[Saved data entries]

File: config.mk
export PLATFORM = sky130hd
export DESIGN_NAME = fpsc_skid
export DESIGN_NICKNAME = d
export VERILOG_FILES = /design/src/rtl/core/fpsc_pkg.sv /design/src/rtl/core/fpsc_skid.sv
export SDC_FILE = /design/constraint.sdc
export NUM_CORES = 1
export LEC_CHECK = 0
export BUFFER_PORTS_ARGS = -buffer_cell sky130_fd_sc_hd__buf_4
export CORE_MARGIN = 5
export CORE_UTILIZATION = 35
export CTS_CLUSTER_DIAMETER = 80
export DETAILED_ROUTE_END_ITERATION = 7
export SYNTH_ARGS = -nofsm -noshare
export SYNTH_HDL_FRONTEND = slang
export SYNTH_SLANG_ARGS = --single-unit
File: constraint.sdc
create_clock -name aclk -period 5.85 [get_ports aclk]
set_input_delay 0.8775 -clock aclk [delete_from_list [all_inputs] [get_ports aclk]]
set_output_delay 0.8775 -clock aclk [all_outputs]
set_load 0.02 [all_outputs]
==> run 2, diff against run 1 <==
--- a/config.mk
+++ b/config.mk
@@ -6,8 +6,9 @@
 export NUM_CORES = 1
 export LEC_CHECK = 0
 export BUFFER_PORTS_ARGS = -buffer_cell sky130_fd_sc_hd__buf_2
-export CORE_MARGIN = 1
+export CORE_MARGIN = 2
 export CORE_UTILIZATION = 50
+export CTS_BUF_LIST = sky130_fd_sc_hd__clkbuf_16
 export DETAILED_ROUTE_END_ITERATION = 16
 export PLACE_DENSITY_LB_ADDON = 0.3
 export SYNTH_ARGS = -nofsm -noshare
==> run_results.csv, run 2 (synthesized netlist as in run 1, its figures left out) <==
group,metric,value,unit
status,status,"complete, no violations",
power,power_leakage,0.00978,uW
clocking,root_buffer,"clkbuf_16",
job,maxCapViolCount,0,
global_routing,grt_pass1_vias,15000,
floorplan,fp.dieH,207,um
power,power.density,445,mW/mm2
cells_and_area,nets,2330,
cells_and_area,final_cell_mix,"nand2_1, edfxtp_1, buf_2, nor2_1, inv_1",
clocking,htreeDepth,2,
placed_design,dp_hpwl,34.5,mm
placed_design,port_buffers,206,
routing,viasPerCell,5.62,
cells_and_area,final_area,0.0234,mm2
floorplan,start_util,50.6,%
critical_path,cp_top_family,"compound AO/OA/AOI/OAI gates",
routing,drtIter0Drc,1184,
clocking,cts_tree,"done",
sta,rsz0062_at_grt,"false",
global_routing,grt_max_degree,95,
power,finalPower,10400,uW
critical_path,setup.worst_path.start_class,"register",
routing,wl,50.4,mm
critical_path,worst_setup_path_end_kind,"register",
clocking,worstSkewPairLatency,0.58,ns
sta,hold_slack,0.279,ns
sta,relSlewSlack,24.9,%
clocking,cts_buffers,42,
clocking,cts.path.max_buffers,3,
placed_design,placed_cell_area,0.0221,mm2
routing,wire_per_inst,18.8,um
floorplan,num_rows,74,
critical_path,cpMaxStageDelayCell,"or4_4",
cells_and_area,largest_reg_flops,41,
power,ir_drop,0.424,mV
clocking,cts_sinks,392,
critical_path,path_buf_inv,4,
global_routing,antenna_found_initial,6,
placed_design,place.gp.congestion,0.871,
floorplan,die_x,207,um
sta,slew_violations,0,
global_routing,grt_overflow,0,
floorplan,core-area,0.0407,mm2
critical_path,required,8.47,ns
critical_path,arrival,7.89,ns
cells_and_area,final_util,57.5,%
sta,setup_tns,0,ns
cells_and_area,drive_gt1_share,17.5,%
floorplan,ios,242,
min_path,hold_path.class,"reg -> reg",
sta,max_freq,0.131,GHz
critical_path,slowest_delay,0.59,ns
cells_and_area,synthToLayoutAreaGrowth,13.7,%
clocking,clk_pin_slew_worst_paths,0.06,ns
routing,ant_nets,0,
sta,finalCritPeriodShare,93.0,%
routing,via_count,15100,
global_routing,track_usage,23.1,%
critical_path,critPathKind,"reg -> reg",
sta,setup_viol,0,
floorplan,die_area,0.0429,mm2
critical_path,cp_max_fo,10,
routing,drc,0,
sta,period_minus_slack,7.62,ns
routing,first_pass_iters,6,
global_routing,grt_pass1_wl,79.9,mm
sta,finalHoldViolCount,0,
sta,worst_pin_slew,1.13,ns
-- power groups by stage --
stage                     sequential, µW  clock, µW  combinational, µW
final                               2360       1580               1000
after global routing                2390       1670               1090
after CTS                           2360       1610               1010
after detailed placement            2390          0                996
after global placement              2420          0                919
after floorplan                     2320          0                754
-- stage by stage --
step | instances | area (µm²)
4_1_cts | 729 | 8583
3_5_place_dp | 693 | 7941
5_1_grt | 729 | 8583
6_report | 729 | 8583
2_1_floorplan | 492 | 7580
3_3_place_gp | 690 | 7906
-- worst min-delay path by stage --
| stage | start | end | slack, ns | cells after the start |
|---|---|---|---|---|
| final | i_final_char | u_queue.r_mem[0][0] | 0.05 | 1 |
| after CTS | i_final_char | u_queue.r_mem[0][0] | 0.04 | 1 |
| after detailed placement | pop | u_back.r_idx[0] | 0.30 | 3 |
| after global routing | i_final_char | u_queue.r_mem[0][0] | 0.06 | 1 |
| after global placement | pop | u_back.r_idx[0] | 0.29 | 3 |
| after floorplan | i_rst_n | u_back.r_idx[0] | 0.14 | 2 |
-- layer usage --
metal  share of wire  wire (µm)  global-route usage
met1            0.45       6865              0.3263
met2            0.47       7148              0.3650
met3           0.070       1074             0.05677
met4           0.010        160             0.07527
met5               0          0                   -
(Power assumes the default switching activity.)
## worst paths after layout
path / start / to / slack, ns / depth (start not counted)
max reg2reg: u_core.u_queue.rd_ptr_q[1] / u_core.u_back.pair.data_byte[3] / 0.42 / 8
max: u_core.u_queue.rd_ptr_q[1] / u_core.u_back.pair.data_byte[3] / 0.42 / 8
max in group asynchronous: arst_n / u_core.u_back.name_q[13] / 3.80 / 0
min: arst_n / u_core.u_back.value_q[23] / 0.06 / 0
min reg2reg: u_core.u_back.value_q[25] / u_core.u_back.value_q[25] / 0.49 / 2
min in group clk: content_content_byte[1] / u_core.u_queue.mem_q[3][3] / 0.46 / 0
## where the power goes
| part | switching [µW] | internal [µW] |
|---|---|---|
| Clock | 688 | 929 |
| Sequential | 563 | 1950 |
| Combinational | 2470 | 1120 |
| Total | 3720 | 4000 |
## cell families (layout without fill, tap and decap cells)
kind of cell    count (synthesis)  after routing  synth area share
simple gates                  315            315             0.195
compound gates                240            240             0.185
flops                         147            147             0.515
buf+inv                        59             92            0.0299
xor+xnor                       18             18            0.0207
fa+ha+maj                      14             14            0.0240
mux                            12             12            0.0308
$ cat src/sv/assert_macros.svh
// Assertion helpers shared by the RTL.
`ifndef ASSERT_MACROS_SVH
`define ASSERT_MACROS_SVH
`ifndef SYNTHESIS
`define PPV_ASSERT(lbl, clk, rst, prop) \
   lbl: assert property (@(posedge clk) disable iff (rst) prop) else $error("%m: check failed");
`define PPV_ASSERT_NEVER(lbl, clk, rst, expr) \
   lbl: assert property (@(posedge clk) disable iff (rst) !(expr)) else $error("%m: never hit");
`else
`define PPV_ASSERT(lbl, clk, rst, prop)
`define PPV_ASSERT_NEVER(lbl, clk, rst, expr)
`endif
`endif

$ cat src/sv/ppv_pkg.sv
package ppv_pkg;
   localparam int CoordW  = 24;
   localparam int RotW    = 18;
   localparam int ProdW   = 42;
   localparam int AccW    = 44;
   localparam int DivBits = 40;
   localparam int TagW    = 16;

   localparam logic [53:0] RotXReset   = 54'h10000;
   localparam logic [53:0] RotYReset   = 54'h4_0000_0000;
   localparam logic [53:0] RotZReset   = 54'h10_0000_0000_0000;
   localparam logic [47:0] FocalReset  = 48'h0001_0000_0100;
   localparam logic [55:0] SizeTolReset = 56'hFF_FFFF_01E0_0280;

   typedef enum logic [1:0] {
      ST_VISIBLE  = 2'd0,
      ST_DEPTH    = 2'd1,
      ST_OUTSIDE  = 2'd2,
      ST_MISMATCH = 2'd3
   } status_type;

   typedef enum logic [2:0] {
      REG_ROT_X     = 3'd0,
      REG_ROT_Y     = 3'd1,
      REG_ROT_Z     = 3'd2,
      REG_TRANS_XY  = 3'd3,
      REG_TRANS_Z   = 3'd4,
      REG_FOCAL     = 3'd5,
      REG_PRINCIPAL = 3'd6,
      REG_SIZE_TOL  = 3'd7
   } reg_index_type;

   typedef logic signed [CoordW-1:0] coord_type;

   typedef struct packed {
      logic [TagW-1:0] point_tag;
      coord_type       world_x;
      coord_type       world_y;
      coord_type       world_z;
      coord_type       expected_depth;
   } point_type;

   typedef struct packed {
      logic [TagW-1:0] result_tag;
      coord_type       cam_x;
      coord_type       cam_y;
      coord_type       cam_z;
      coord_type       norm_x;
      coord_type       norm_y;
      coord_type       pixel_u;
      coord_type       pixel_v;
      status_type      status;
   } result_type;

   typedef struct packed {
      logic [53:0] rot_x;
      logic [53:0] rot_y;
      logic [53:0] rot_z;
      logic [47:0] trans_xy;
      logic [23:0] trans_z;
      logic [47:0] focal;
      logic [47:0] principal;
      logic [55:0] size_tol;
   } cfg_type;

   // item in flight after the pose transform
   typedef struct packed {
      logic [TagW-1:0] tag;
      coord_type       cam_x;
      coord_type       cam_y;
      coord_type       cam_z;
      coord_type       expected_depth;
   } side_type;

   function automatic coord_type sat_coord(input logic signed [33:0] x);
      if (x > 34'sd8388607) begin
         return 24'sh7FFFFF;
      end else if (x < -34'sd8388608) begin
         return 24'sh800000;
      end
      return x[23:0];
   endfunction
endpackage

...

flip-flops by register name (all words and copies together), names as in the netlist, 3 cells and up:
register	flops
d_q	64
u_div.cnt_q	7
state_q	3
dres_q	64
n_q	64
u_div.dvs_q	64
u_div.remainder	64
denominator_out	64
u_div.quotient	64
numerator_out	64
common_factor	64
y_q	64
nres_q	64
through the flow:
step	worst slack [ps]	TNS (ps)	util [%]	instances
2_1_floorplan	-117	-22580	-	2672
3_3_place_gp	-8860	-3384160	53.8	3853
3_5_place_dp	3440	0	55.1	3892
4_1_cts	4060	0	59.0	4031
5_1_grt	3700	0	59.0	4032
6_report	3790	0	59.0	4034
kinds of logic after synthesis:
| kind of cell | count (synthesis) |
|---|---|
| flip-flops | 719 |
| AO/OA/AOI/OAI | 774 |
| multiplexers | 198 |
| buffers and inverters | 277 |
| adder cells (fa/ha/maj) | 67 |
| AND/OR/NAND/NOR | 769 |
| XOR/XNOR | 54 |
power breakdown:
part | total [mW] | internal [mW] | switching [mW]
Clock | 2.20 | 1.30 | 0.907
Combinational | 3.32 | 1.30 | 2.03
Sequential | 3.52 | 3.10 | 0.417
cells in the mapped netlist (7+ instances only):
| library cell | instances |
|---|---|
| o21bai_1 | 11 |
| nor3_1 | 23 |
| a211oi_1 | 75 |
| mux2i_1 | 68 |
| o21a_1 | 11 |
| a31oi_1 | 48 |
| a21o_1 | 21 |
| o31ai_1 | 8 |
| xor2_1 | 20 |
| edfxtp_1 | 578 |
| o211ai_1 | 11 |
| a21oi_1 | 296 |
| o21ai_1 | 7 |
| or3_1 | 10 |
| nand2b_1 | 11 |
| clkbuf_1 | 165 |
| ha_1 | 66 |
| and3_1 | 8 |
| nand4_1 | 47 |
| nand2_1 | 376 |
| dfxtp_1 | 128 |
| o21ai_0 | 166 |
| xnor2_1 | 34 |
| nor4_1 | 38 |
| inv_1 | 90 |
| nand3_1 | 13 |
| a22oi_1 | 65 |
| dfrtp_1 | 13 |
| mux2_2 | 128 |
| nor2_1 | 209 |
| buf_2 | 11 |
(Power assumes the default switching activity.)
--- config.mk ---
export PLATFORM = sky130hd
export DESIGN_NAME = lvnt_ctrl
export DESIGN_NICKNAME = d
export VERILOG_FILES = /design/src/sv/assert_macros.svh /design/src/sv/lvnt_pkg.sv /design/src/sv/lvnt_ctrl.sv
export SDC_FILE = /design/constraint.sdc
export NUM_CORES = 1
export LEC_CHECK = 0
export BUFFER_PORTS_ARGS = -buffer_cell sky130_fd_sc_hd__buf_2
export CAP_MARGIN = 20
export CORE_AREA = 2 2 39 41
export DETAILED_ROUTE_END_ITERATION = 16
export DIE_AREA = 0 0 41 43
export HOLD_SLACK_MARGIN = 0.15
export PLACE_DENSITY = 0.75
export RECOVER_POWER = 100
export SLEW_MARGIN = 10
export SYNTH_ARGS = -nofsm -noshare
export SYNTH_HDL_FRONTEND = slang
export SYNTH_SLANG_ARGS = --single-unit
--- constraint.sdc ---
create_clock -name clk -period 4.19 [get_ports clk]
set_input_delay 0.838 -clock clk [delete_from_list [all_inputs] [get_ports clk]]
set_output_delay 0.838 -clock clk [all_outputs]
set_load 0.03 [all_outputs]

** Try it **
Would you please repeat exactly the lines above, starting at the line with "run 2, diff" and stopping at the line with "placed_design,placed_cell_area,0.0221,mm2", both included?

** Completed exercise **
==> run 2, diff against run 1 <==
--- a/config.mk
+++ b/config.mk
@@ -6,8 +6,9 @@
 export NUM_CORES = 1
 export LEC_CHECK = 0
 export BUFFER_PORTS_ARGS = -buffer_cell sky130_fd_sc_hd__buf_2
-export CORE_MARGIN = 1
+export CORE_MARGIN = 2
 export CORE_UTILIZATION = 50
+export CTS_BUF_LIST = sky130_fd_sc_hd__clkbuf_16
 export DETAILED_ROUTE_END_ITERATION = 16
 export PLACE_DENSITY_LB_ADDON = 0.3
 export SYNTH_ARGS = -nofsm -noshare
==> run_results.csv, run 2 (synthesized netlist as in run 1, its figures left out) <==
group,metric,value,unit
status,status,"complete, no violations",
power,power_leakage,0.00978,uW
clocking,root_buffer,"clkbuf_16",
job,maxCapViolCount,0,
global_routing,grt_pass1_vias,15000,
floorplan,fp.dieH,207,um
power,power.density,445,mW/mm2
cells_and_area,nets,2330,
cells_and_area,final_cell_mix,"nand2_1, edfxtp_1, buf_2, nor2_1, inv_1",
clocking,htreeDepth,2,
placed_design,dp_hpwl,34.5,mm
placed_design,port_buffers,206,
routing,viasPerCell,5.62,
cells_and_area,final_area,0.0234,mm2
floorplan,start_util,50.6,%
critical_path,cp_top_family,"compound AO/OA/AOI/OAI gates",
routing,drtIter0Drc,1184,
clocking,cts_tree,"done",
sta,rsz0062_at_grt,"false",
global_routing,grt_max_degree,95,
power,finalPower,10400,uW
critical_path,setup.worst_path.start_class,"register",
routing,wl,50.4,mm
critical_path,worst_setup_path_end_kind,"register",
clocking,worstSkewPairLatency,0.58,ns
sta,hold_slack,0.279,ns
sta,relSlewSlack,24.9,%
clocking,cts_buffers,42,
clocking,cts.path.max_buffers,3,
placed_design,placed_cell_area,0.0221,mm2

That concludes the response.